GOD blessed Isaac and Rebekah, and gave them two sons, who were twins. Just before their birth God told Isaac that He would give him these sons, and that they should both be the founders of great nations, but that the younger should [25] excel the other. And when they were born, Isaac called the elder Esau, which means rough or hairy, because the child was born with hair all over his body, and the younger he called Jacob. Esau was the favorite son of Isaac, but Jacob was his mother's favorite. When these sons had grown up to be men, and Isaac was very old and feeble, and also blind, he called to his favorite son Esau and explained to him that, being himself now unfitted for offering up the sacrifices to God, he was anxious that his son should be his worthy successor. He therefore bade him go out into the woods and kill as much venison, as he could, and prepare him a supper. After the supper was over, Isaac said, he would bless his son and pray to God for him, and God would let him know what his future life would be. So Esau went out hunting. But Rebekah had overheard what Isaac said, and she was anxious that Jacob also should receive the blessing of his father and have his future revealed to him. She therefore bade Jacob kill some young goats and prepare a supper. Jacob obeyed his mother, and when the supper was ready he took a goat's skin and laid it upon his arm. He thought that his blind father, feeling the hair of the goat, would mistake him for his brother Esau. And it happened indeed as he had expected. For, when he brought the supper to his father, Isaac, hearing his voice, recognized it as the voice of Jacob, and bade him approach. But when he took hold of Jacob's hand, which was covered with the skin of the goat, he said, "Thy voice is like the voice of Jacob, yet because of the thickness of thy hair thou must be Esau."

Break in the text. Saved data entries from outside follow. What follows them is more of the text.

File: config.mk
export PLATFORM = sky130hd
export DESIGN_NAME = sq8dvd_mul
export DESIGN_NICKNAME = d
export VERILOG_FILES = /design/src/rtl/core/assert_macros.svh /design/src/rtl/core/sq8dvd_pkg.sv /design/src/rtl/core/sq8dvd_mul.sv
export SDC_FILE = /design/constraint.sdc
export NUM_CORES = 2
export LEC_CHECK = 0
export BUFFER_PORTS_ARGS = -buffer_cell sky130_fd_sc_hd__buf_2
export CAP_MARGIN = 25
export CORE_ASPECT_RATIO = 1.75
export CORE_UTILIZATION = 67
export CTS_CLUSTER_DIAMETER = 150
export DETAILED_ROUTE_END_ITERATION = 12
export PLACE_DENSITY = 0.95
export SETUP_SLACK_MARGIN = 0.3
export SYNTH_ARGS = -nofsm -noshare
export SYNTH_HDL_FRONTEND = slang
export SYNTH_SLANG_ARGS = --single-unit
File: constraint.sdc
create_clock -name clk -period 11.3 [get_ports clk]
set_input_delay 1.695 -clock clk [delete_from_list [all_inputs] [get_ports clk]]
set_output_delay 1.695 -clock clk [all_outputs]
set_load 0.005 [all_outputs]
File: src/rtl/core/assert_macros.svh
// Assertion macros shared by the RTL that checks itself.
`ifndef ASSERT_MACROS_SVH
`define ASSERT_MACROS_SVH

// Condition must hold at every clock edge outside reset.
`define SQ_ASSERT_ALWAYS(name, cond) \
	name: assert property (@(posedge clk) disable iff (!arst_n) (cond)) \
		else $error("assertion failed");

// Antecedent implies consequent in the same cycle.
`define SQ_ASSERT_IMPL(name, ante, cons) \
	name: assert property (@(posedge clk) disable iff (!arst_n) (ante) |-> (cons)) \
		else $error("assertion failed");

`endif

File: src/rtl/core/sq8dvd_pkg.sv
// Types, constants and helper functions of the SQ8 vector distance block.
`timescale 1ns / 1ps
package sq8dvd_pkg;

	localparam int MUL_W  = 34;
	localparam int PROD_W = 2 * MUL_W;
	localparam int ACC_W  = 64;
	localparam int NUM_W  = 96;
	localparam int ROOT_W = 32;

	// input word layout
	localparam int IN_W      = 104;
	localparam int OFS_QUERY = 0;
	localparam int OFS_CODE  = 32;
	localparam int OFS_MIN   = 40;
	localparam int OFS_STEP  = 72;
	localparam int CODE_W    = 8;

	localparam logic signed [ACC_W-1:0] ACC_MAX = {1'b0, {(ACC_W-1){1'b1}}};
	localparam logic signed [ACC_W-1:0] ACC_MIN = {1'b1, {(ACC_W-1){1'b0}}};

	localparam logic [2:0] MET_COSINE = 3'd0;
	localparam logic [2:0] MET_DOT    = 3'd1;
	localparam logic [2:0] MET_EUCLID = 3'd2;
	localparam logic [2:0] MET_MANHAT = 3'd3;
	localparam logic [2:0] MET_SQEUCL = 3'd4;

	localparam logic [1:0] STAT_OK       = 2'd0;
	localparam logic [1:0] STAT_ZERONORM = 2'd1;
	localparam logic [1:0] STAT_BADMET   = 2'd2;
	localparam logic [1:0] STAT_SAT      = 2'd3;

	localparam logic CFG_METRIC = 1'b0;
	localparam logic CFG_NORM   = 1'b1;

	typedef enum logic [3:0] {
		ST_IDLE,
		ST_SCALE,
		ST_DEQ,
		ST_CROSS,
		ST_QSQ,
		ST_YSQ,
		ST_DSQ,
		ST_DIFF,
		ST_FIN,
		ST_SQRT_A,
		ST_SQRT_B,
		ST_DEN_MUL,
		ST_DEN,
		ST_DIV,
		ST_OUT
	} state_t;

	typedef struct packed {
		logic                    sat;
		logic signed [ACC_W-1:0] val;
	} sres_t;

	typedef struct packed {
		logic busy;
		logic done;
	} unit_stat_t;

	function automatic sres_t sat_add(input logic signed [ACC_W-1:0] a,
			input logic signed [ACC_W-1:0] b);
		logic signed [ACC_W:0] s;
		sres_t r;
		s = (ACC_W+1)'(a) + (ACC_W+1)'(b);
		r.sat = (s[ACC_W] != s[ACC_W-1]);
		if (r.sat) begin
			r.val = s[ACC_W] ? ACC_MIN : ACC_MAX;
		end else begin
			r.val = s[ACC_W-1:0];
		end
		return r;
	endfunction

endpackage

So, suspecting no deceit, he ate of the supper, and then poured out his prayers to God, and said, "O Lord of all ages, and Creator of all substance; for it was Thou that didst propose to my father great plenty of good things, and hast vouchsafed to bestow on me what I have; and hast promised to my posterity to be their kind supporter, and to bestow on [26] them still greater blessings; do Thou therefore confirm these Thy promises, and do not overlook me because of my present weak condition. Be gracious to this my son; and preserve and keep him from everything that is evil. Give him a happy life, and the possession of as many good things as Thy power is able to bestow. Make him terrible to his enemies, and honorable and beloved among his friends."

Such was Isaac's prayer, and he had just finished when Esau came in from hunting. Esau was grieved and angry when he found what his brother had done, and he prayed his father to give him the same blessing that he had given to Jacob. But Isaac, though he too lamented the mistake, could not now remedy it, because all his prayers had been spent upon Jacob. However, when Esau burst out weeping, the father strove to comfort him, and predicted that he should excel in hunting and strength of body and bravery, and should obtain glory forever on those accounts, he and his descendants after him, but nevertheless that he should always serve his brother.